I start unwrapping the paper. I didn’t really want a sandwich, but I know he’s only going to take it as some kind of rebellious act if I don’t eat it just like he tells me to.

“I want babies,” he says. “I want to have the family I lost when I was taken. I think you want that too. But it’s not back where youwere taken from. It’s here, it’s now. It’s with us. The past doesn’t have what we need. It’s just a catalog of badly remembered events and things we need to work to let go of. I know you think you want to go home, but what you really want is to make a home you probably never really had here with us.”

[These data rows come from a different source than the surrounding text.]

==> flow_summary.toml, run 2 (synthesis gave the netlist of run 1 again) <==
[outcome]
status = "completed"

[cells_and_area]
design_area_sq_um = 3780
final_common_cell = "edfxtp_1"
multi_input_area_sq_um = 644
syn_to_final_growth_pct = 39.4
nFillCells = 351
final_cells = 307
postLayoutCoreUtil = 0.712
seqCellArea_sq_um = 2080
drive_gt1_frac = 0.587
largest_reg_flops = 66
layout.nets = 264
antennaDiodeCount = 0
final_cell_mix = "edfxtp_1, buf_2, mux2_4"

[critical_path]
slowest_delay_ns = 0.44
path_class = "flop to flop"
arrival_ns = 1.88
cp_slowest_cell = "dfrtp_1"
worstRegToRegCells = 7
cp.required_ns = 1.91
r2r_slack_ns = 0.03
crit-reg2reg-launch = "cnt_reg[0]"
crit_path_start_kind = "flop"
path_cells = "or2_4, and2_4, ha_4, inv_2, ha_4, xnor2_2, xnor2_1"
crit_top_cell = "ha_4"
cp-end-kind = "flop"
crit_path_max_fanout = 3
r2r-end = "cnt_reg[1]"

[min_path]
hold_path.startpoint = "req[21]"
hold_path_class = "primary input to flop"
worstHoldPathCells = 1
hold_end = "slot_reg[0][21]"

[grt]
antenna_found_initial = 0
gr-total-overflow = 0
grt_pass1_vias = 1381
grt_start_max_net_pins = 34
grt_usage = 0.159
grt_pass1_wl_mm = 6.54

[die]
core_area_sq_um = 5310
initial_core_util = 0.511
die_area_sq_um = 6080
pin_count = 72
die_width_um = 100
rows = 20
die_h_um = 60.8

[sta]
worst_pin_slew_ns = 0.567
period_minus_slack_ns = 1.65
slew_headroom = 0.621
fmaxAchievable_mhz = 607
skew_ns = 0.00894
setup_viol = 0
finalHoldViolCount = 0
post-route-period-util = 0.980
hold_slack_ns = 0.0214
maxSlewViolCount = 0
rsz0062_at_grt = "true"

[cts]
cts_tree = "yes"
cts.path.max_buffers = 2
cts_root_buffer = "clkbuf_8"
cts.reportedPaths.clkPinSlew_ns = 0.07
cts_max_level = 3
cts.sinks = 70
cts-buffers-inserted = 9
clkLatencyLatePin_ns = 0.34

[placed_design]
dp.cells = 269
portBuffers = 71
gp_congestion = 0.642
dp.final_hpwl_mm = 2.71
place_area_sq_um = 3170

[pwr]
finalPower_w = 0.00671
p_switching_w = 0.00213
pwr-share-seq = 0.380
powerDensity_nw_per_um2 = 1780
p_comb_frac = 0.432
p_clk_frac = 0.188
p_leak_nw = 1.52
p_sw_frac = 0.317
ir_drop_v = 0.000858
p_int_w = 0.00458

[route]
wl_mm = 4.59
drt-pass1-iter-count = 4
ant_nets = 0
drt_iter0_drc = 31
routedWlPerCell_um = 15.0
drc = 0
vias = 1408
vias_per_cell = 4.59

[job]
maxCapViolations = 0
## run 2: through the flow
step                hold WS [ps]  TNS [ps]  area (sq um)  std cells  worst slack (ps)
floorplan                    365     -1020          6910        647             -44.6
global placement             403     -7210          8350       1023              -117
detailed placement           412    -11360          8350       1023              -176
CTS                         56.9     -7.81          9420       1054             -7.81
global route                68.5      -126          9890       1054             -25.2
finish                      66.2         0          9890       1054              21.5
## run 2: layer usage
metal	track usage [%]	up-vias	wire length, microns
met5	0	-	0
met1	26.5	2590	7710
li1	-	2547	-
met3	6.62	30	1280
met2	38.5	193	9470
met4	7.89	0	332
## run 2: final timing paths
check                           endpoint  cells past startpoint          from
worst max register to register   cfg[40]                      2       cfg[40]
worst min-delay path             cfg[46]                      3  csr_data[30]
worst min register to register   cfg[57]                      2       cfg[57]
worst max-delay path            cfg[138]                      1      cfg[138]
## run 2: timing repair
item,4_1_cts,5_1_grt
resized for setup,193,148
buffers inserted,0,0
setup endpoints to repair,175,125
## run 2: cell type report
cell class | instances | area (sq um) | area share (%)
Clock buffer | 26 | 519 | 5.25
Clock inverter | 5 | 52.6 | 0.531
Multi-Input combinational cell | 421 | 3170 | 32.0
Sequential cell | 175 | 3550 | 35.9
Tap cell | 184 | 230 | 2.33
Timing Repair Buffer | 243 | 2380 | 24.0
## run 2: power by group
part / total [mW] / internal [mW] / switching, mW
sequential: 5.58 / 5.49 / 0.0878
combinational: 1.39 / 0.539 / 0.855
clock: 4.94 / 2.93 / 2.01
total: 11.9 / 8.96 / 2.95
--- config.mk ---
export PLATFORM = sky130hd
export DESIGN_NAME = flight_end_stationarity_detector_top
export DESIGN_NICKNAME = d
export VERILOG_FILES = /design/src/hdl/fesd_pkg.sv /design/src/hdl/flight_end_stationarity_detector_top.sv
export SDC_FILE = /design/constraint.sdc
export NUM_CORES = 2
export LEC_CHECK = 0
export BUFFER_PORTS_ARGS = -buffer_cell sky130_fd_sc_hd__clkbuf_2
export CORE_MARGIN = 2
export CORE_UTILIZATION = 45
export CTS_CLUSTER_DIAMETER = 30
export DETAILED_ROUTE_END_ITERATION = 6
export PLACE_DENSITY = 0.68
export SLEW_MARGIN = 10
export SYNTH_ARGS = -nofsm -noshare
export SYNTH_HDL_FRONTEND = slang
export SYNTH_SLANG_ARGS = --single-unit
--- constraint.sdc ---
create_clock -name clk -period 36.5 [get_ports clk]
set_clock_uncertainty 0.15 [all_clocks]
set_input_delay 1.825 -clock clk [delete_from_list [all_inputs] [get_ports clk]]
set_output_delay 1.825 -clock clk [all_outputs]
set_load 0.05 [all_outputs]
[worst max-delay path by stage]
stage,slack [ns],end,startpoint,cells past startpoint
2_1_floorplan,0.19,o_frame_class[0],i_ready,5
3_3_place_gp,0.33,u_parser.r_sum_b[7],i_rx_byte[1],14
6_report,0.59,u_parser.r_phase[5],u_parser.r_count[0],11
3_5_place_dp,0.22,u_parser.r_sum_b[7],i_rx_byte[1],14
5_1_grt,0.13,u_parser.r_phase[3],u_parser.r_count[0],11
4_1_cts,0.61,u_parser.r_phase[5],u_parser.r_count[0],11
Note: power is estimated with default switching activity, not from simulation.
`config.mk`:
```
export PLATFORM = sky130hd
export DESIGN_NAME = can_value_decimal_display_formatter_top
export DESIGN_NICKNAME = d
export VERILOG_FILES = /design/src/design/cvdf_pkg.sv /design/src/design/cvdf_front.sv /design/src/design/cvdf_queue.sv /design/src/design/cvdf_calc.sv /design/src/design/cvdf_emit.sv /design/src/design/can_value_decimal_display_formatter_top.sv
export SDC_FILE = /design/constraint.sdc
export NUM_CORES = 2
export LEC_CHECK = 0
export ABC_CLOCK_PERIOD_IN_PS = 17960
export BUFFER_PORTS_ARGS = -buffer_cell sky130_fd_sc_hd__buf_4
export CAP_MARGIN = 10
export CORE_MARGIN = 4
export CORE_UTILIZATION = 65
export DETAILED_ROUTE_END_ITERATION = 10
export GPL_ROUTABILITY_DRIVEN = 1
export HOLD_SLACK_MARGIN = 0.03
export PLACE_DENSITY = 0.82
export SYNTH_ARGS = -nofsm -noshare
export SYNTH_HDL_FRONTEND = slang
export SYNTH_HIERARCHICAL = 1
export SYNTH_SLANG_ARGS = --single-unit
```
`constraint.sdc`:
```
create_clock -name clk -period 17.96 [get_ports clk]
set_input_delay 0.898 -clock clk [delete_from_list [all_inputs] [get_ports clk]]
set_output_delay 0.898 -clock clk [all_outputs]
set_load 0.01 [all_outputs]
```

“Maybe? I don’t think I’ll be a good mom. I don’t know how to be.”

“You’ll work it out. You’ll have the advantage of being present, which helps.”

“That is true.”

The sandwich is chicken, cucumber, tomato, mayonnaise. It’s good. Unexpected, much like this conversation.

“So,” he says. “I love you. You know that?”

“Uhm.” I pick at the sandwich, wondering why this feels so awkward. If he’d picked me up and thrown me over the couch and fucked me roughly, I would know what to do. This gruff admission of feelings is different. “I guess?”

“I do. I love you,” he says. “And I want the best for you.”

“You want babies from me.”

“Yes, but I think that’s best for you too. You need a family. Something that stays, something that grows. Something that doesn’t explode.”

“Okay.”

I still don’t know what to say. I just sit there, stare at him, and try to work out why he is being so weird.

“I need the same thing,” he says. “I need something that stays, and grows, and doesn’t explode. And I need you to know I love you, and when I say nothing matters except you, I mean it. So when I say no to something, it’s not because I want to be mean to you. It’s because it’s for the best.”

“You want babies, right, Conroy?”

“Yes.”

“I’m not a baby. I’d be the mother of babies. And that means you don’t actually get to say no to me because something is for the best.”

“That is what Tailor said,” Conroy replies gruffly. “I think it would be easier if I could.”

“Uh.” I take a bite of the sandwich. It is tasty, and it buys me time from what feels like an impending argument.

“My favorite color is green,” he says.

“What are you doing?” I am so confused.

“We need to get to know one another,” he says. “That’s what I’ve been told.”

“Tailor told you to tell me what your favorite color is?”

Conroy frowns. “He was setting me up, wasn’t he.”